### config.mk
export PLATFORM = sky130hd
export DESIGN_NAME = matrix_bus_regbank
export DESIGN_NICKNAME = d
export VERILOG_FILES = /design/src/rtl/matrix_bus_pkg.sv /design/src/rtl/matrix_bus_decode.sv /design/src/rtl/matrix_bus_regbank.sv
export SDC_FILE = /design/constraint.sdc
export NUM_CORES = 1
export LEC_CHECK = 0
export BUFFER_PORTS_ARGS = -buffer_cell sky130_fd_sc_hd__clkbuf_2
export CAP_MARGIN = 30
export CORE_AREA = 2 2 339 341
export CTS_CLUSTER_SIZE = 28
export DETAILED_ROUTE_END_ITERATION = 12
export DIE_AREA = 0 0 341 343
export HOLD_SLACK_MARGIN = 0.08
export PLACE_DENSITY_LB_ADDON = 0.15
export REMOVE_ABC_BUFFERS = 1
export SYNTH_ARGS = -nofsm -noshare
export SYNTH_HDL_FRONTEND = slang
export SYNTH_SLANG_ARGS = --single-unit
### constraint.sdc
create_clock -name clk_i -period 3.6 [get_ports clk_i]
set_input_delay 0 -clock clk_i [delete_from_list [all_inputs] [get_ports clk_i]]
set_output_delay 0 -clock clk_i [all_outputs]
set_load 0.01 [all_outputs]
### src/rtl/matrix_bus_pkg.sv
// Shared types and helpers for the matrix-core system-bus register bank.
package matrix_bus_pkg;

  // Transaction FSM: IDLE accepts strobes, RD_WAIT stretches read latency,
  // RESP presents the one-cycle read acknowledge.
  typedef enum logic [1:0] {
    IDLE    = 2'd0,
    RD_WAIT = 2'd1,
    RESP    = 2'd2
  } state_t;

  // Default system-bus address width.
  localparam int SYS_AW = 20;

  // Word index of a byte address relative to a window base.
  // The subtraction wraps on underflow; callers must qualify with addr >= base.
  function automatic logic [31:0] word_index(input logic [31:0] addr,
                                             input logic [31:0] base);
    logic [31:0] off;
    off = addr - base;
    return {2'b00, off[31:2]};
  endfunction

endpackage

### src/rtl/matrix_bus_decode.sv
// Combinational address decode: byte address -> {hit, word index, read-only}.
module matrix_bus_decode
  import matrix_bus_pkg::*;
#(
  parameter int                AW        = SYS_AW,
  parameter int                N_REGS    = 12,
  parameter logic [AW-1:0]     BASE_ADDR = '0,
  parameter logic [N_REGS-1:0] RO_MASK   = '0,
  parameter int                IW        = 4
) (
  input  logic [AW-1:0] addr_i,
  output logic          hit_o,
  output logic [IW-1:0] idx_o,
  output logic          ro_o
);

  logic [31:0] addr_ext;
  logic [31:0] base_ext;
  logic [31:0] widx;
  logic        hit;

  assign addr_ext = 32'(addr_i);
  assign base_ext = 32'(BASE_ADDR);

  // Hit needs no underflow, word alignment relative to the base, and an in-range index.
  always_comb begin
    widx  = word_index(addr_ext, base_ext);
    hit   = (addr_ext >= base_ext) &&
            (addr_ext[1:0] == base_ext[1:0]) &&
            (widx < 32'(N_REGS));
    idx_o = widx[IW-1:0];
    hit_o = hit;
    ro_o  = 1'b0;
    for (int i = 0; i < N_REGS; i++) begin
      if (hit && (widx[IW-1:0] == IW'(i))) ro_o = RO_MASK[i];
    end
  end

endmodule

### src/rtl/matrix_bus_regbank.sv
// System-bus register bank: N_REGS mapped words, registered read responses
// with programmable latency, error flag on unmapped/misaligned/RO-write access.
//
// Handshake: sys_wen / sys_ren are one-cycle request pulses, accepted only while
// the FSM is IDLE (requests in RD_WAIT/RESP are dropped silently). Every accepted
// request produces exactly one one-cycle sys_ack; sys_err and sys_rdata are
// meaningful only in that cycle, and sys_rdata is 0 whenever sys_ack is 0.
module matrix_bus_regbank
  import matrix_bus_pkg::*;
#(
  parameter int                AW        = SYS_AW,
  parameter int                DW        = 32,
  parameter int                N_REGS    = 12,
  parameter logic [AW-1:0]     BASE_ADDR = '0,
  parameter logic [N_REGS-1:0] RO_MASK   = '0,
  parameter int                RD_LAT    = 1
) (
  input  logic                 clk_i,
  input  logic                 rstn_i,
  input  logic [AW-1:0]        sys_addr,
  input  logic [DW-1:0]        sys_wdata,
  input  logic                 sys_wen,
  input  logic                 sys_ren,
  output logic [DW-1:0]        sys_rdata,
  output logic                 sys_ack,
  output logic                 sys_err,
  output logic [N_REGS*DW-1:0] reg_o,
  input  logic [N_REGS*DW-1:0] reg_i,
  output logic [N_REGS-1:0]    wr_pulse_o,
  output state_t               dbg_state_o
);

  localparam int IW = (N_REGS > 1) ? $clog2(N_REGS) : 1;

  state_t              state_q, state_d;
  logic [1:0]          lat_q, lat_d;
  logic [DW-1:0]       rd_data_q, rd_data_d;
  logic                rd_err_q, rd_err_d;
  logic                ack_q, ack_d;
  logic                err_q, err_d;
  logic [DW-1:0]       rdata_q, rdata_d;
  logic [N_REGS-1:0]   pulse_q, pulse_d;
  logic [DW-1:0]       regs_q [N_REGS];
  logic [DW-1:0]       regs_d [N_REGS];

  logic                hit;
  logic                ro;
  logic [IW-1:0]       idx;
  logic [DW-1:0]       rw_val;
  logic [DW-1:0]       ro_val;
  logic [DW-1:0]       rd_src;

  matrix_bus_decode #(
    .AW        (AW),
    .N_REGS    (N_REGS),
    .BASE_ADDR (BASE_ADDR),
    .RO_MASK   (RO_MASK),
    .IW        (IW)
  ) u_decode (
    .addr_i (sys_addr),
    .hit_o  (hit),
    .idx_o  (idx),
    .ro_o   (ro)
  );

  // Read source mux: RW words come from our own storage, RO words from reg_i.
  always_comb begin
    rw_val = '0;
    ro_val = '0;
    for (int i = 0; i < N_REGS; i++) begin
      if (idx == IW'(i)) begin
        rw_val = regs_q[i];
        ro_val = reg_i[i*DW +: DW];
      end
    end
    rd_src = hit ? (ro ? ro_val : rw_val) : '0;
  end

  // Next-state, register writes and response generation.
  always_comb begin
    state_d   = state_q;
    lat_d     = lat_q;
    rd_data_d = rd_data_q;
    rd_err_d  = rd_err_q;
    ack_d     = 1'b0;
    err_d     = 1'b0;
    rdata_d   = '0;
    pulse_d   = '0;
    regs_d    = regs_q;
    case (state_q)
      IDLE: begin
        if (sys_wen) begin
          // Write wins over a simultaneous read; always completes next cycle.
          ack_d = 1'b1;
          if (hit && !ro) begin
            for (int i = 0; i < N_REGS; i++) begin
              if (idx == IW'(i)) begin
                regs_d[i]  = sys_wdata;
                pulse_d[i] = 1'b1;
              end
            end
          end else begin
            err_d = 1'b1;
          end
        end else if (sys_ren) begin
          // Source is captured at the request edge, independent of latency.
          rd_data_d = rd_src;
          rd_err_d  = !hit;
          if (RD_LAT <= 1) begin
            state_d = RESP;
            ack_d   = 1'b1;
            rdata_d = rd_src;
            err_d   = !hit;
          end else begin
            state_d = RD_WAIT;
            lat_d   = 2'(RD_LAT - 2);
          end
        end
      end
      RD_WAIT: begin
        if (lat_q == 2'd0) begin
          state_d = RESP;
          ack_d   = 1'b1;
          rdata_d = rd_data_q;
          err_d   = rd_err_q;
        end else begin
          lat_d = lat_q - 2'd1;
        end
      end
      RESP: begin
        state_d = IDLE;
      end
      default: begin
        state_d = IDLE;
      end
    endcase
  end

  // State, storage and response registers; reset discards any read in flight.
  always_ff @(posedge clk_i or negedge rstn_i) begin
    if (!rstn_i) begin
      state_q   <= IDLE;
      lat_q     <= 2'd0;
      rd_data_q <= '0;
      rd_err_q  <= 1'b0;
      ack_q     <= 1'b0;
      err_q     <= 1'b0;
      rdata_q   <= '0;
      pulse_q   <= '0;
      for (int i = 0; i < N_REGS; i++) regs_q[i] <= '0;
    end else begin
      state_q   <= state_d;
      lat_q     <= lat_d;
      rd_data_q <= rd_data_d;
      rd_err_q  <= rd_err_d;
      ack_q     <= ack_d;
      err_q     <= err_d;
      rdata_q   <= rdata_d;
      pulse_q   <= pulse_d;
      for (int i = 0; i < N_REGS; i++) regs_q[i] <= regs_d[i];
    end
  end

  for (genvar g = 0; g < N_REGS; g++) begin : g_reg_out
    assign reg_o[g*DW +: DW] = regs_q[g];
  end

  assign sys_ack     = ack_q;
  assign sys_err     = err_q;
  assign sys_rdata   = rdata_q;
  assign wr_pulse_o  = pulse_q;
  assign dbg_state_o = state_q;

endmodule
----------------------------------------
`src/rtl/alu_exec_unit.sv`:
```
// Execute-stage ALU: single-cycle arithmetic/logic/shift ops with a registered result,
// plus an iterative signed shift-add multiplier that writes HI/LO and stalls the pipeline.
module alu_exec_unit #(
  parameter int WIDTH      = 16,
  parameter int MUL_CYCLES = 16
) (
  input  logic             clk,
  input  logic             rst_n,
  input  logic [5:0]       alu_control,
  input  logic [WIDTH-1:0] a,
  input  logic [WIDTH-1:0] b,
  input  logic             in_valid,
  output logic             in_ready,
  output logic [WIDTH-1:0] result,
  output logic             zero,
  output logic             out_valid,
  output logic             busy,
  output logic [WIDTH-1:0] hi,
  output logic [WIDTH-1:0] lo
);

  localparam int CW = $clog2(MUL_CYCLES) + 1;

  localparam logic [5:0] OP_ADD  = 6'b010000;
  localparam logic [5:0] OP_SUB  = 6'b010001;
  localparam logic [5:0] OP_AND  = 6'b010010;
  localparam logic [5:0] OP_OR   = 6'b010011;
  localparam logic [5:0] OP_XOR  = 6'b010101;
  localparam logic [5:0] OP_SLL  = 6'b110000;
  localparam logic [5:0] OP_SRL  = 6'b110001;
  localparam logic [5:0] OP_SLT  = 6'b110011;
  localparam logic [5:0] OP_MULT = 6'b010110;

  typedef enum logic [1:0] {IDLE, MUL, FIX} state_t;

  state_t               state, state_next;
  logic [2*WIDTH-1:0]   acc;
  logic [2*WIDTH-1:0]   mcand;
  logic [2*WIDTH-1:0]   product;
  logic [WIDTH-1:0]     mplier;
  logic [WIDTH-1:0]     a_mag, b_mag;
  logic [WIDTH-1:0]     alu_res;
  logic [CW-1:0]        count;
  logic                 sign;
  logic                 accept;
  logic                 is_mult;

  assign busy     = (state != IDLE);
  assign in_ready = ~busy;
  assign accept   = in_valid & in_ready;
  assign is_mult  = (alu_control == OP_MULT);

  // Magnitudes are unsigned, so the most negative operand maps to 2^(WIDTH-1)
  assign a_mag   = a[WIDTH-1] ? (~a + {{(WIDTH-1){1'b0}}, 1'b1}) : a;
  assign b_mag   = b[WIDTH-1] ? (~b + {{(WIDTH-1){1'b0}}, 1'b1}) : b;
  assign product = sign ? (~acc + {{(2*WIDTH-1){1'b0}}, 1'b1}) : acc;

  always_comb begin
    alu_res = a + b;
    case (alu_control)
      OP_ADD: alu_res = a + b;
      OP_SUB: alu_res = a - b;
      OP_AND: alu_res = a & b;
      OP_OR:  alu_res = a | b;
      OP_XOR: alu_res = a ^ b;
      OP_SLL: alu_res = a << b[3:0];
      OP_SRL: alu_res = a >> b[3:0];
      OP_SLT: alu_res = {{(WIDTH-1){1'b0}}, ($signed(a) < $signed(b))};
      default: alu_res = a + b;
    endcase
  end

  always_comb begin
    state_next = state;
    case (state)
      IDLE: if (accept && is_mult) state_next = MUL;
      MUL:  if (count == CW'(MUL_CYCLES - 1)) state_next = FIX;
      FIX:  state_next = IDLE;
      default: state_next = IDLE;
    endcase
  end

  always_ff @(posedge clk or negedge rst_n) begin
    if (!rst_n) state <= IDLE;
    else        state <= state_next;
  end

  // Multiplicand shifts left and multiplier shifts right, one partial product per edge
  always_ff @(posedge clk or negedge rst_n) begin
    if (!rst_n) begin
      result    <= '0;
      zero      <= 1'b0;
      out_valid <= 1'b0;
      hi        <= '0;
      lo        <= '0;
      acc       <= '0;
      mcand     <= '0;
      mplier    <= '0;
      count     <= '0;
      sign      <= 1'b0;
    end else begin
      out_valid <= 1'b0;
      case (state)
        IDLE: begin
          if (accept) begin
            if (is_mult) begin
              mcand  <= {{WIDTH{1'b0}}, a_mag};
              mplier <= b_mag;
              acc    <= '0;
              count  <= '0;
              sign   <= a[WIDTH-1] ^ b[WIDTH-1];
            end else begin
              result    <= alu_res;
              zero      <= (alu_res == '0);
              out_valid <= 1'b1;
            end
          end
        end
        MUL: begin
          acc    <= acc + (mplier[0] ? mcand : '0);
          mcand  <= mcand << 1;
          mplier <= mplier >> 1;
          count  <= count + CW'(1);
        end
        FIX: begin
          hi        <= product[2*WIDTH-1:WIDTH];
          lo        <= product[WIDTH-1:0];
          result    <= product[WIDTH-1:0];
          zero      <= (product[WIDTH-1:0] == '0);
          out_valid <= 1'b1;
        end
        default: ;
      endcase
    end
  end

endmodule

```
----------------------------------------
Task to carry out » Scan the lines above for "### config.mk" and for "export HOLD_SLACK_MARGIN = 0.08". Repeat exactly the line holding each of them and every line in between.

Reply »
### config.mk
export PLATFORM = sky130hd
export DESIGN_NAME = matrix_bus_regbank
export DESIGN_NICKNAME = d
export VERILOG_FILES = /design/src/rtl/matrix_bus_pkg.sv /design/src/rtl/matrix_bus_decode.sv /design/src/rtl/matrix_bus_regbank.sv
export SDC_FILE = /design/constraint.sdc
export NUM_CORES = 1
export LEC_CHECK = 0
export BUFFER_PORTS_ARGS = -buffer_cell sky130_fd_sc_hd__clkbuf_2
export CAP_MARGIN = 30
export CORE_AREA = 2 2 339 341
export CTS_CLUSTER_SIZE = 28
export DETAILED_ROUTE_END_ITERATION = 12
export DIE_AREA = 0 0 341 343
export HOLD_SLACK_MARGIN = 0.08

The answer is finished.